### What is expected
From the records below, extract only the lines running from the line with "of the flit" to the line with "parameter int DATAW", both lines included, reproducing them exactly.

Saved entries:
_ _ _ _

===== config.mk =====
export PLATFORM = sky130hd
export DESIGN_NAME = flit_sink
export DESIGN_NICKNAME = d
export VERILOG_FILES = /design/src/rtl/flit_sink.sv
export SDC_FILE = /design/constraint.sdc
export NUM_CORES = 1
export LEC_CHECK = 0
export CAP_MARGIN = 25
export CORE_ASPECT_RATIO = 1.75
export CORE_MARGIN = 5
export CORE_UTILIZATION = 40
export DETAILED_ROUTE_END_ITERATION = 8
export HOLD_SLACK_MARGIN = 0.1
export SETUP_SLACK_MARGIN = 0.3
export SKIP_LAST_GASP = 1
export SLEW_MARGIN = 20
export SYNTH_ARGS = -nofsm -noshare
export SYNTH_HDL_FRONTEND = slang
export SYNTH_SLANG_ARGS = --single-unit

===== constraint.sdc =====
create_clock -name clk -period 7.6 [get_ports clk]
set_input_delay 0.76 -clock clk [delete_from_list [all_inputs] [get_ports clk]]
set_output_delay 0.76 -clock clk [all_outputs]
set_load 0.1 [all_outputs]

===== src/rtl/flit_sink.sv =====
// flit_sink: receive-side endpoint for the router flit interface.
//
// Parses HEAD/DATA/TAIL framing of incoming flits, measures packet length,
// accumulates payload bit toggles between consecutive flits of a packet,
// reports per-packet results and records the first framing error.
//
// Optional feature (compile-time macro FLIT_SINK_VCH_CHECK_EN):
//   when defined, a DATA/TAIL flit in a packet body whose ivch differs from
//   the VC latched at HEAD raises error code 4 (the flit is still accepted).
//
// Handshake: valid-only stream, no ready. A flit is consumed on every rising
// clk edge where ivalid=1; ivalid=0 cycles are bubbles and change nothing.
//
// Ports:
//   clk          system clock, rising edge
//   rst_         asynchronous active-low reset
//   idata        incoming flit: type in [DATAW-1:DATAW-2], payload below
//   ivalid       flit valid
//   ivch         virtual channel of the flit
//   pkt_done     one-cycle pulse, cycle after a TAIL completes a packet
//   pkt_len      flit count of last packet (HEAD..TAIL), saturating
//   pkt_vch      VC latched from HEAD of last packet
//   pkt_toggles  payload bit toggles of last packet, saturating
//   pkt_cnt      completed packet counter, wraps
//   err          sticky error flag
//   err_code     first error: 1 orphan, 2 nested head, 3 bad type, 4 vch
//   state_dbg    FSM state (0 IDLE, 1 BODY)
module flit_sink #(
    parameter int DATAW = 66,
    parameter int VCHW  = 2,
    parameter int LENW  = 8,
    parameter int TOGW  = 16,
    parameter int CNTW  = 16
) (
    input  logic             clk,
    input  logic             rst_,
    input  logic [DATAW-1:0] idata,
    input  logic             ivalid,
    input  logic [VCHW-1:0]  ivch,
    output logic             pkt_done,
    output logic [LENW-1:0]  pkt_len,
    output logic [VCHW-1:0]  pkt_vch,
    output logic [TOGW-1:0]  pkt_toggles,
    output logic [CNTW-1:0]  pkt_cnt,
    output logic             err,
    output logic [2:0]       err_code,
    output logic             state_dbg
);

    localparam int PW  = DATAW - 2;
    localparam int PCW = $clog2(PW + 1);

    localparam logic [1:0] TY_NONE = 2'b00;
    localparam logic [1:0] TY_HEAD = 2'b01;
    localparam logic [1:0] TY_TAIL = 2'b10;
    localparam logic [1:0] TY_DATA = 2'b11;

    typedef enum logic {
        S_IDLE = 1'b0,
        S_BODY = 1'b1
    } state_t;

    state_t          state_q, state_d;
    logic [PW-1:0]   prev_q;
    logic [VCHW-1:0] vch_q;
    logic [LENW-1:0] len_q;
    logic [TOGW-1:0] tog_q;

    logic [1:0]      ftype;
    logic [PW-1:0]   payload;
    logic [PW-1:0]   diff;
    logic [PCW-1:0]  pop;
    logic [LENW-1:0] len_inc;
    logic [TOGW:0]   tog_wide;
    logic [TOGW-1:0] tog_sum;

    logic            start_pkt;
    logic            accum;
    logic            finish;
    logic            err_hit;
    logic [2:0]      err_val;

    assign ftype     = idata[DATAW-1 -: 2];
    assign payload   = idata[PW-1:0];
    assign diff      = payload ^ prev_q;
    assign state_dbg = (state_q == S_BODY);

    always_comb begin
        pop = '0;
        for (int i = 0; i < PW; i++) begin
            pop = pop + PCW'(diff[i]);
        end
    end

    // Saturating length and toggle updates for the flit being accumulated.
    assign len_inc  = (len_q == '1) ? len_q : len_q + LENW'(1);
    assign tog_wide = {1'b0, tog_q} + (TOGW+1)'(pop);
    assign tog_sum  = tog_wide[TOGW] ? '1 : tog_wide[TOGW-1:0];

    always_ff @(posedge clk or negedge rst_) begin
        if (!rst_) begin
            state_q <= S_IDLE;
        end else begin
            state_q <= state_d;
        end
    end

    always_comb begin
        state_d   = state_q;
        start_pkt = 1'b0;
        accum     = 1'b0;
        finish    = 1'b0;
        err_hit   = 1'b0;
        err_val   = 3'd0;
        if (ivalid) begin
            case (ftype)
                TY_NONE: begin
                    err_hit = 1'b1;
                    err_val = 3'd3;
                end
                TY_HEAD: begin
                    // A HEAD inside a body drops the open packet and restarts.
                    if (state_q == S_BODY) begin
                        err_hit = 1'b1;
                        err_val = 3'd2;
                    end
                    start_pkt = 1'b1;
                    state_d   = S_BODY;
                end
                TY_DATA, TY_TAIL: begin
                    if (state_q == S_IDLE) begin
                        err_hit = 1'b1;
                        err_val = 3'd1;
                    end else begin
                        accum = 1'b1;
`ifdef FLIT_SINK_VCH_CHECK_EN
                        if (ivch != vch_q) begin
                            err_hit = 1'b1;
                            err_val = 3'd4;
                        end
`endif
                        if (ftype == TY_TAIL) begin
                            finish  = 1'b1;
                            state_d = S_IDLE;
                        end
                    end
                end
            endcase
        end
    end

    always_ff @(posedge clk or negedge rst_) begin
        if (!rst_) begin
            prev_q      <= '0;
            vch_q       <= '0;
            len_q       <= '0;
            tog_q       <= '0;
            pkt_done    <= 1'b0;
            pkt_len     <= '0;
            pkt_vch     <= '0;
            pkt_toggles <= '0;
            pkt_cnt     <= '0;
            err         <= 1'b0;
            err_code    <= 3'd0;
        end else begin
            if (start_pkt) begin
                vch_q  <= ivch;
                prev_q <= payload;
                len_q  <= LENW'(1);
                tog_q  <= '0;
            end else if (accum) begin
                prev_q <= payload;
                len_q  <= len_inc;
                tog_q  <= tog_sum;
            end

            pkt_done <= finish;
            if (finish) begin
                pkt_len     <= len_inc;
                pkt_vch     <= vch_q;
                pkt_toggles <= tog_sum;
                pkt_cnt     <= pkt_cnt + CNTW'(1);
            end

            // Only the first error since reset is recorded.
            if (err_hit && !err) begin
                err      <= 1'b1;
                err_code <= err_val;
            end
        end
    end

endmodule


After elaboration in Yosys (flattened, before gate mapping) --
Cells that the tools add are included.
Word-level totals: bits in registers 138, word-level logic and storage cells 117, output and inout bits 48
Cells by class: multiplexer cells 27, add/sub/neg operators 66, equality and inequality tests 4, reduce and logical (&&, ||, !) cells 7, bitwise operators 1
Operator list (count):
- $add A7 B1 Y7 | 57
- $mux W64 | 2
- $xor A64 B64 Y64 | 1
- $mux W16 | 3
- $mux W8 | 3
- $add A16 B7 Y17 | 1
- $add A16 B1 Y16 const B | 1
- $mux W1 | 14
- $pmux W3 S3 | 1
- $add A8 B1 Y8 const B | 1
- $eq A8 B8 Y1 const B | 1
- $add A6 B1 Y7 | 1
- $add A5 B1 Y6 | 1
- $add A4 B1 Y5 | 1
- $add A3 B1 Y4 | 1
- $eq A2 B2 Y1 const B | 2
- $reduce_bool A2 Y1 | 2
- $add A2 B1 Y3 | 1
- $mux W3 | 1
- $pmux W1 S3 | 1
- $add A1 B1 Y2 | 1
- $eq A2 B1 Y1 const B | 1
- $logic_not A2 Y1 | 1
- $mux W2 | 1
- other kinds (5) | 5

Logic depth before layout (Yosys ltp) --
depth in word-level cells 68, gate-level depth with buffers 22

Worst setup path after synthesis --
No wires, ideal clock.
path type input port to flip-flop, start point input port idata[16], end point register tog_q[15], data required time 7.458 ns, buffers on the path 0, stages 20, setup slack 0.711 ns, arrival time 6.748 ns, path through xor2_1 > fa_1 > inv_1 > fa_1 > inv_1 > fa_1 > fa_1 > fa_1 > fa_1 > inv_1 > fa_1 > fa_1 > fa_1 > inv_1 > fa_1 > a21o_1 > a22oi_2 > a21o_1 > o2111a_1 > a211oi_1
On the way: word-level cells in the longest chain between the ends 53
Ends and longest elaborated chain:
- start: declaration | line 37 | input logic [DATAW-1:0] idata,
- $xor A64 B64 Y64 | line 85 | assign diff = payload ^ prev_q;
- $add A7 B1 Y7 (48 in a row) | line 91 | pop = pop + PCW'(diff[i]);
- $add A16 B7 Y17 | line 97 | assign tog_wide = {1'b0, tog_q} + (TOGW+1)'(pop);
- $mux W16 | line 98 | assign tog_sum = tog_wide[TOGW] ? '1 : tog_wide[TOGW-1:0];
- $mux W16 | line 171 | end else if (accum) begin
- $mux W16 | line 166 | if (start_pkt) begin
- end signal: assignment | line 174 | tog_q <= tog_sum;
- end: declaration | line 67 | logic [TOGW-1:0] tog_q;
No other way between the ends. The select of a mux whose other input is x is not followed. A chain may end at the register's enable or synchronous reset.

Final worst setup path --
start point input port idata[36], end point register tog_q[15]
On the way: word-level cells in the longest chain between the ends 33
Ends and longest elaborated chain (line):
- $xor A64 B64 Y64 | 85
- $add A7 B1 Y7 (28 in a row) | 91
- $add A16 B7 Y17 | 97
- $mux W16 | 98
- $mux W16 | 171
- $mux W16 | 166
No other way between the ends. The select of a mux whose other input is x is not followed.

==> out/metrics.cfg <==
[placement]
dpl_cell_area_mm2=0.00970
numPortBuffers=117
gp_congestion=0.782
preCtsSetupSlack_ns=-0.201
hpwl_mm=14.5

[detailed_routing]
drt_first_pass_iters=4
wire_per_inst_um=16.3
first_iter_violations=299
wirelength_met1_mm=7.83
wl_mm=20.1
via_count=6155
dr.max_layer_used=met4
antenna_left=0
drc=0
met3WireLength_um=744
viasPerCell=4.99
wl_met2_mm=11.1

[clock_network]
path_clk_slew_ns=0.07
numCtsBuffers=17
clk_latency_ns=0.44
clock_path_buffers=2
cts_tree=yes
cts.sinks=137
clockRootBuffer=clkbuf_16
htree_levels=4

[critical_path]
path_common_cell=fa_1
cp_data_arrival_time_ns=7.35
cp.buffers_inverters=6
r2r_cells=22
endpoint=tog_q[15]
worst-path-stages=22
cp_max_fo=5
crit_chain=clkdlybuf4s50_1 -> xor2_2 -> fa_1 -> fa_1 -> inv_1 -> fa_1 -> fa_1 -> inv_1 -> fa_1 -> fa_1 -> inv_1 -> fa_1 -> fa_1 -> fa_2 -> inv_1 -> fa_2 -> a21o_4 -> a22oi_2 -> buf_6 -> a21o_1 -> o2111a_1 -> a211oi_1
worstReg2RegEnd=tog_q[15]
startpoint=idata[36]
cp_top_family=adder cells
startpoint_type=primary input
critPathKind=in2reg
crit_path_end_kind=flop
rrSetupSlack_ns=0.86
cp_slowest_cell=fa_1
critPathMaxStageDelay_ns=0.55
cp.required_ns=7.87
r2r_start=prev_q[52]

[floorplan]
fp.dieH_um=201
fp-row-count=69
initial_core_util_pct=40.7
num_io_pins=119
die_w_um=119
core_area_mm2=0.0204
die_area_mm2=0.0238

[finish]
drive_gt1_share_pct=8.52
final_common_cell=nand2_1
final_util_pct=51.4
regArea_mm2=0.00343
area.growth.synth_to_final_pct=26.3
stdcell_area_mm2=0.0105
nNetsFinal=1129
fillers=1869
layout_common_cells=nand2_1 (260), dfrtp_1 (137), clkdlybuf4s50_1 (112), fa_1 (54), inv_1 (49)
diodes=0
multi_input_area_mm2=0.00465

[timing]
rsz0062_at_grt=false
clock_skew_ns=0.0120
period_minus_slack_ns=7.07
tightestPinTransition_ns=1.02
drv_slew=0
setup_slack_ns=0.528
relSlewSlack_pct=31.9
fin_crit_sh_pct=93.1
setup_viol=0
max_freq_ghz=0.141
hold_viol_final=0

[yosys]
synth_ff_type=dfrtp_1
syn-num-nets=1018
syn_inst=862
synth.top_cell.area_share_pct=41.3
yosysSeqAreaShare_pct=41.3
synth_area_leaders=dfrtp_1 (41%), fa_1 (14%), nand2_1 (12%)
ys_types=59
synth-edff-count=0
synth_area_mm2=0.00830
yosysWarnings=0
syn_area_per_cell_um2=9.62
async_flop_share_pct=100
ys_seq_elements=137
synth_top_cell_by_area=dfrtp_1

[grt]
grt_pass1_wl_mm=33.5
grt_antenna_before_repair=0
globalRoute.totalOverflow=0
grt_max_degree=80
grt_pass1_vias=6462
gr-usage-all-layers_pct=17.8

[run_status]
status=finished clean

[min_path]
min_path_type=in2async

[run]
drv_cap=0

-- cell type report --
| cell class | instances | area share (%) |
|---|---|---|
| clock buffer | 17 | 4.06 |
| clock inverter | 15 | 1.70 |
| inverter | 50 | 1.79 |
| multi-input combinational | 636 | 44.4 |
| sequential | 137 | 32.7 |
| tap | 248 | 2.96 |
| timing repair buffer | 131 | 12.4 |
-- Yosys cell counts, types with 2 or more instances --
master / number
a211o_1: 2
a211oi_1: 3
a211oi_4: 2
a21o_1: 2
a21o_2: 2
a21oi_1: 19
a22o_1: 2
a311oi_1: 2
a31oi_1: 10
and2_1: 5
and3_1: 9
and4_1: 2
buf_1: 3
buf_2: 9
buf_4: 5
clkbuf_1: 21
dfrtp_1: 137
fa_1: 56
ha_1: 29
inv_1: 49
mux2_2: 2
mux2i_1: 2
nand2_1: 261
nand2b_1: 5
nand3_1: 12
nand4_1: 6
nor2_1: 28
nor2b_1: 4
o2111a_1: 2
o211ai_1: 4
o21a_1: 2
o21ai_0: 38
o2bb2ai_1: 2
o311ai_0: 2
o31ai_1: 11
or3_1: 3
or4_1: 2
xnor2_1: 43
xor2_1: 44
-- per-layer routing --
layer / GRT usage [%] / vias to the layer above
met3: 3.95 / 21
met5: 0 / -
met2: 32.8 / 118
met1: 19.9 / 3001
met4: 6.34 / 0
li1: - / 3015
-- sequential cells by signal, indices dropped and copies added (netlist names) --
register	cells
len_q	8
state_dbg	1
err	1
prev_q	64
pkt_len	8
pkt_cnt	16
pkt_vch	2
tog_q	16
vch_q	2
pkt_done	1
err_code	2
pkt_toggles	16
-- worst min-delay path by stage --
stage | from | endpoint | slack [ns] | cells after the start
4_1_cts | rst_ | pkt_done | 0.35 | 1
2_1_floorplan | vch_q[0] | pkt_vch[0] | 0.43 | 2
5_1_grt | rst_ | pkt_done | 0.38 | 1
6_report | rst_ | pkt_done | 0.33 | 1
3_5_place_dp | pkt_cnt[15] | pkt_cnt[15] | 0.47 | 1
3_3_place_gp | vch_q[1] | pkt_vch[1] | 0.46 | 2
-- worst reg2reg max path: cells and delay by family, from the launching register on --
kind	cells	cell delay [ns]
adders and majority gates	10	4.70
AOI/OAI and AO/OA	5	0.88
buffers and inverters	6	0.43
DFF	1	0.41
xor gates and xnor gates	1	0.16
-- through the flow --
stage / TNS (ns) / std cells / hold slack (ns)
final: 0 / 1234 / 0.331
after global routing: 0 / 1234 / 0.375
after CTS: 0 / 1232 / 0.349
after detailed placement: -4.22 / 1200 / 0.466
after global placement: -2.91 / 1200 / 0.461
after floorplan: 0 / 862 / 0.435
-- logic make-up after synthesis --
kind of cell / count (synthesis) / share of synthesized area, %
simple gates: 342 / 17.1
flops: 137 / 41.3
compound gates: 117 / 9.53
buf+inv: 89 / 4.40
xor+xnor: 87 / 9.19
fa+ha+maj: 85 / 17.9
mux: 4 / 0.513
other cells: 1 / 0.0452
-- repair_timing --
item | CTS | global route
endpoints found under the setup margin | 13 | 32
pin swaps | 1 | 18
hold buffers | 0 | 0
resized for setup | 0 | 32
buffers inserted | 0 | 2
Power is left out: the tool's default activity adds up to more than one toggle a clock period on the data nets, which glitch-free logic cannot reach.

_ _ _ _

### Result below
//   ivch         virtual channel of the flit
//   pkt_done     one-cycle pulse, cycle after a TAIL completes a packet
//   pkt_len      flit count of last packet (HEAD..TAIL), saturating
//   pkt_vch      VC latched from HEAD of last packet
//   pkt_toggles  payload bit toggles of last packet, saturating
//   pkt_cnt      completed packet counter, wraps
//   err          sticky error flag
//   err_code     first error: 1 orphan, 2 nested head, 3 bad type, 4 vch
//   state_dbg    FSM state (0 IDLE, 1 BODY)
module flit_sink #(
    parameter int DATAW = 66,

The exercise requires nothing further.